There was also a Silvertone-branded version of this guitar, with a slightly more 'regal' appointment in ts decorated pickguard and headstock logo, coupled with a deeply finished 'flamed' grain top and so-called 'sunburst' finish. Both the pickguard and the headstock's decorated laminate on early versions of this model sported a shield-type engraving and coloring, with later versions of the guitar losing the shield from the headstock of later models, but with the sky-blue-trimmed pickguard never losing the shield, which sat right in the middle of the strumming field. The earliest model of this guitar, the model #1381 had the shield device on both the pickguard and the headstock laminate. Later versions of that model would only have the gold filled free-form script "Silvertone' logo within an headstock edge-tracing blue border, much like the appearance in width and color of the blue line trimming the pickguard. The very last-produced of the 1381 guitars and into the versions sold as the model #1369, were topped with a thin metal script Silvertone set in a glossy black field.
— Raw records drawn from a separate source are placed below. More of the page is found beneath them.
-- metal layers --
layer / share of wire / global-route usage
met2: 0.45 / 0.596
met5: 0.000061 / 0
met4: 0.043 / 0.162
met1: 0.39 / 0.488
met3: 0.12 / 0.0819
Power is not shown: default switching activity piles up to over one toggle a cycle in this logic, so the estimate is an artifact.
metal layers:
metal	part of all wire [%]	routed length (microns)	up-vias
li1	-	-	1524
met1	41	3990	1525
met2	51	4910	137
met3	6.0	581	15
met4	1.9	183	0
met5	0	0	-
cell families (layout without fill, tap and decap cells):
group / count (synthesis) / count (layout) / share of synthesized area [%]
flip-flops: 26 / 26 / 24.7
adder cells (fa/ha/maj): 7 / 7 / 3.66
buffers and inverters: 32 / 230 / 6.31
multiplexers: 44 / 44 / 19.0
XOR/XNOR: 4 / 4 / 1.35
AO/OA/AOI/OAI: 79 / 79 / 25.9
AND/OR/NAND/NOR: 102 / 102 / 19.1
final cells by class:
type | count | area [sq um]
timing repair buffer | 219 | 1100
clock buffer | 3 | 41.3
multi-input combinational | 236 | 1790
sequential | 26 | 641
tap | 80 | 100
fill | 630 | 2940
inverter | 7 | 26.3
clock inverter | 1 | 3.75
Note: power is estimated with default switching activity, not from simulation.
Model 1381/1369 "Thin Twin" Manufactured by Kay was available from the Spring/Summer Sears catalog of 1954 through the Fall/Winter version going into early 1958. In the Spring/Summer catalog of 1957, the model number changed to 1369, and that number lasted until the retirement of the model in early 1958, being available in the Fall/Winter 1957 catalog.
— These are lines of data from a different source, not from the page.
File: src/rtl/fp_round_pipe.sv
// Two-stage floating-point rounding pipeline with valid/ready handshake.
// Stage 1 captures the operand and the round-up decision. Stage 2 applies the
// increment, renormalises, detects overflow and registers the result and flags.
// Ports:
//   clk, reset                      clock, synchronous active-high reset
//   in_valid/in_ready               operand handshake
//   in_sign/in_exp/in_frac/in_mode  operand (in_frac[2:0] = guard/round/sticky), rounding mode
//   out_valid/out_ready             result handshake
//   out_sign/out_exp/out_frac       rounded result
//   out_inexact/out_overflow        per-result exception flags
//   clear_flags                     clears the accrued flags
//   acc_inexact/acc_overflow        sticky accrued flags
module fp_round_pipe #(
    parameter int unsigned exp_width  = 8,
    parameter int unsigned frac_width = 23
) (
    input  logic                  clk,
    input  logic                  reset,
    input  logic                  in_valid,
    output logic                  in_ready,
    input  logic                  in_sign,
    input  logic [exp_width-1:0]  in_exp,
    input  logic [frac_width+2:0] in_frac,
    input  logic [2:0]            in_mode,
    output logic                  out_valid,
    input  logic                  out_ready,
    output logic                  out_sign,
    output logic [exp_width-1:0]  out_exp,
    output logic [frac_width-1:0] out_frac,
    output logic                  out_inexact,
    output logic                  out_overflow,
    input  logic                  clear_flags,
    output logic                  acc_inexact,
    output logic                  acc_overflow
);

    localparam int unsigned SUM_W = frac_width + 2;
    localparam int unsigned EXP_W1 = exp_width + 1;

    localparam logic [2:0] MODE_RNE = 3'd0;
    localparam logic [2:0] MODE_RTZ = 3'd1;
    localparam logic [2:0] MODE_RDN = 3'd2;
    localparam logic [2:0] MODE_RUP = 3'd3;
    localparam logic [2:0] MODE_RMM = 3'd4;

    localparam logic [exp_width-1:0]  EXP_ONES = {exp_width{1'b1}};
    localparam logic [exp_width-1:0]  EXP_MAXF = {{(exp_width-1){1'b1}}, 1'b0};
    localparam logic [frac_width-1:0] FRAC_ONES = {frac_width{1'b1}};

    // Stage 1 registers
    logic                  s1_valid;
    logic                  s1_sign;
    logic [exp_width-1:0]  s1_exp;
    logic [frac_width-1:0] s1_frac;
    logic                  s1_round_up;
    logic                  s1_inexact;
    logic                  s1_special;
    logic                  s1_inf_ok;

    logic                  s2_valid;

    // Handshake
    logic s2_en;
    logic in_fire;
    logic s1_move;
    logic out_fire;

    assign s2_en     = !s2_valid || out_ready;
    assign in_ready  = !s1_valid || !s2_valid || out_ready;
    assign in_fire   = in_valid && in_ready;
    assign s1_move   = s1_valid && s2_en;
    assign out_fire  = s2_valid && out_ready;
    assign out_valid = s2_valid;

    // Stage 1 decision: round-up bit, inexact, and overflow target (inf vs max finite)
    logic [2:0] mode_c;
    logic       guard_c, round_c, sticky_c, lsb_c, grs_any_c;
    logic       round_up_c, inf_ok_c, special_c;

    always_comb begin
        mode_c     = (in_mode > MODE_RMM) ? MODE_RNE : in_mode;
        guard_c    = in_frac[2];
        round_c    = in_frac[1];
        sticky_c   = in_frac[0];
        lsb_c      = in_frac[3];
        grs_any_c  = guard_c || round_c || sticky_c;
        special_c  = (in_exp == EXP_ONES);
        round_up_c = 1'b0;
        inf_ok_c   = 1'b0;
        case (mode_c)
            MODE_RNE: begin
                round_up_c = guard_c && (lsb_c || round_c || sticky_c);
                inf_ok_c   = 1'b1;
            end
            MODE_RTZ: begin
                round_up_c = 1'b0;
                inf_ok_c   = 1'b0;
            end
            MODE_RDN: begin
                round_up_c = in_sign && grs_any_c;
                inf_ok_c   = in_sign;
            end
            MODE_RUP: begin
                round_up_c = !in_sign && grs_any_c;
                inf_ok_c   = !in_sign;
            end
            default: begin
                round_up_c = guard_c;
                inf_ok_c   = 1'b1;
            end
        endcase
    end

    // Stage 2 arithmetic: increment the significand with hidden bit, renormalise on carry
    logic [SUM_W-1:0]      sum_c;
    logic                  carry_c;
    logic [EXP_W1-1:0]     exp_inc_c;
    logic [exp_width-1:0]  res_exp_c;
    logic [frac_width-1:0] res_frac_c;
    logic                  res_inexact_c;
    logic                  res_overflow_c;

    always_comb begin
        sum_c          = {1'b0, 1'b1, s1_frac} + SUM_W'(s1_round_up);
        carry_c        = sum_c[SUM_W-1];
        exp_inc_c      = {1'b0, s1_exp} + EXP_W1'(carry_c);
        res_exp_c      = exp_inc_c[exp_width-1:0];
        res_frac_c     = carry_c ? sum_c[frac_width:1] : sum_c[frac_width-1:0];
        res_inexact_c  = s1_inexact;
        res_overflow_c = 1'b0;
        if (s1_special) begin
            // inf/NaN pass through untouched
            res_exp_c     = s1_exp;
            res_frac_c    = s1_frac;
            res_inexact_c = 1'b0;
        end else if (exp_inc_c >= {1'b0, EXP_ONES}) begin
            res_overflow_c = 1'b1;
            res_inexact_c  = 1'b1;
            if (s1_inf_ok) begin
                res_exp_c  = EXP_ONES;
                res_frac_c = '0;
            end else begin
                res_exp_c  = EXP_MAXF;
                res_frac_c = FRAC_ONES;
            end
        end
    end

    // Control state and accrued flags
    always_ff @(posedge clk) begin
        if (reset) begin
            s1_valid     <= 1'b0;
            s2_valid     <= 1'b0;
            acc_inexact  <= 1'b0;
            acc_overflow <= 1'b0;
        end else begin
            if (in_fire) begin
                s1_valid <= 1'b1;
            end else if (s1_move) begin
                s1_valid <= 1'b0;
            end
            if (s2_en) begin
                s2_valid <= s1_valid;
            end
            // A clear coinciding with a transfer leaves exactly that transfer's flags
            if (clear_flags) begin
                acc_inexact  <= out_fire && out_inexact;
                acc_overflow <= out_fire && out_overflow;
            end else if (out_fire) begin
                acc_inexact  <= acc_inexact || out_inexact;
                acc_overflow <= acc_overflow || out_overflow;
            end
        end
    end

    // Datapath registers, intentionally unreset
    always_ff @(posedge clk) begin
        if (in_fire) begin
            s1_sign     <= in_sign;
            s1_exp      <= in_exp;
            s1_frac     <= in_frac[frac_width+2:3];
            s1_round_up <= round_up_c && !special_c;
            s1_inexact  <= grs_any_c && !special_c;
            s1_special  <= special_c;
            s1_inf_ok   <= inf_ok_c;
        end
        if (s1_move) begin
            out_sign     <= s1_sign;
            out_exp      <= res_exp_c;
            out_frac     <= res_frac_c;
            out_inexact  <= res_inexact_c;
            out_overflow <= res_overflow_c;
        end
    end

endmodule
Description of shield: A front view drawing of a crown ringed around the edge we can see with three fleur-de-lis-like tips. Across the face of the ring between the tips and the edge of the crown that would sit on the head when worn, are three round circles representing jewels. From left to right, the circles are colored red, blue, red. Under this drawing of a crown is a long shield just slightly narrower than the crown device. This shield is bisected from approximately 1/3 the way down on its right side, on a 45 degree angle line that has a width appropriate with extending the width of that line so as to reach the bottom third of the device on its left side. The fields this wide band separates are brown with a gold musical note within its borders on the top and bottom fields.

Started in 1890 and based in Chicago, Illinois, the Kay Musical Instrument Company introduced, in 1957, the Gold "K" line of guitars.  These included electric guitars as well as archtop and flattop acoustics.  Before then, the company's guitars had been known mostly for student and department store grade instruments. They made instruments for many companies under different names; "Old Kraftsman", "Airline" and "Silvertone" were just a few of them used.  They stopped making the "K" Gold line in 1962.  Kay had got Barney Kessel, the top guitarist in the late 1950s, to endorse three models (Jazz Special, Artist, and Pro) of the series. This only lasted for three years then Kessel left to join Gibson.